La fisonomía interna de Vox en el Congreso de los Diputados ha experimentado una transformación drástica que señala, de forma inequívoca, el aislamiento político de una de sus figuras fundacionales. Javier Ortega Smith, quien fuera el brazo derecho de la formación y su estratega jurídico más visible, ha sido relegado a posiciones de nula relevancia parlamentaria, un movimiento que los analistas interpretan como el paso previo a una ruptura definitiva con la dirección de Santiago Abascal.
El fin del blindaje: La salida de la Diputación Permanente
La decisión más trascendental tomada por la cúpula parlamentaria ha sido la exclusión de Ortega Smith de la Diputación Permanente. Este órgano es el núcleo de poder que garantiza la continuidad de la representación y el aforamiento de los diputados cuando las Cortes se disuelven para convocar elecciones generales.
Al perder este puesto, el exsecretario general se queda sin la red de seguridad que permite mantener el acta de diputado en periodos de interregno. Esta sustitución no es solo un trámite administrativo; representa el despojo de su estatus de intocable dentro del organigrama del partido. Su relevo por Carlos Hernández Quero subraya además un cambio generacional, premiando a perfiles que han demostrado una alineación total con la actual estrategia de la formación.
Un destierro a comisiones sin actividad
El castigo político también se ha trasladado a la actividad diaria de las comisiones. Si bien Ortega Smith mantenía una presencia activa en las áreas de Justicia e Interior, la dirección del grupo parlamentario ha decidido inscribirlo ahora en la Comisión de Presupuestos. Este movimiento es considerado un «exilio administrativo», ya que dicha comisión carece de actividad legislativa real ante la ausencia de nuevos proyectos presupuestarios por parte del Gobierno.
- Pérdida de las portavocías estratégicas en el ámbito judicial y de seguridad.
- Reubicación física hacia el denominado «gallinero» del hemiciclo, lejos de la bancada de dirección.
- Nulidad de funciones en órganos de debate legislativo de alto impacto.
La desobediencia en Madrid como detonante
El origen de esta degradación acelerada se encuentra en el pulso mantenido por el diputado en el Ayuntamiento de Madrid.
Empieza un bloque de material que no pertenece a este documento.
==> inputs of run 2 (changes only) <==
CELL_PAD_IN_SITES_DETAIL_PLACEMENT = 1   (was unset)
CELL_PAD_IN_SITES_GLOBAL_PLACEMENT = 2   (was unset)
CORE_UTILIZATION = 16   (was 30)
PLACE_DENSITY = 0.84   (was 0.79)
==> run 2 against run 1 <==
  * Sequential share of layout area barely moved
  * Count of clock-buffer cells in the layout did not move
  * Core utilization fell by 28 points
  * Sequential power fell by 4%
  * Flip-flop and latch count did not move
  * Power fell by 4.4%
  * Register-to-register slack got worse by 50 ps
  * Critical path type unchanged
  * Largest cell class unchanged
Su negativa a ceder la portavocía municipal, contraviniendo las órdenes directas de la dirección nacional, desencadenó un expediente por desobediencia y su posterior suspensión de militancia.
La portavoz parlamentaria, Pepa Millán, ha evitado cerrar la puerta a una expulsión total del grupo, remitiéndose estrictamente a lo que dictamine el Comité de Garantías. La frialdad institucional mostrada por la cúpula actual sugiere que no habrá excepciones basadas en la veteranía o el peso histórico del dirigente. Según las fuentes oficiales, los estatutos se aplicarán con el mismo rigor a todos los afiliados, independientemente de su número de carné o su trayectoria previa en la fundación de la formación.
Conclusión: Una estructura en fase de depuración
El caso de Ortega Smith evidencia una nueva etapa en Vox, caracterizada por la centralización del mando y la nula tolerancia a las disidencias territoriales o personales. Lo que comenzó como una pérdida de cargos orgánicos a principios de 2024 ha culminado en un desmantelamiento total de su influencia en la Cámara Baja. El futuro parlamentario del otrora número dos del partido pende ahora de un hilo administrativo, marcando el fin de una era en la que su figura era indispensable para entender el ascenso de la formación en la escena nacional.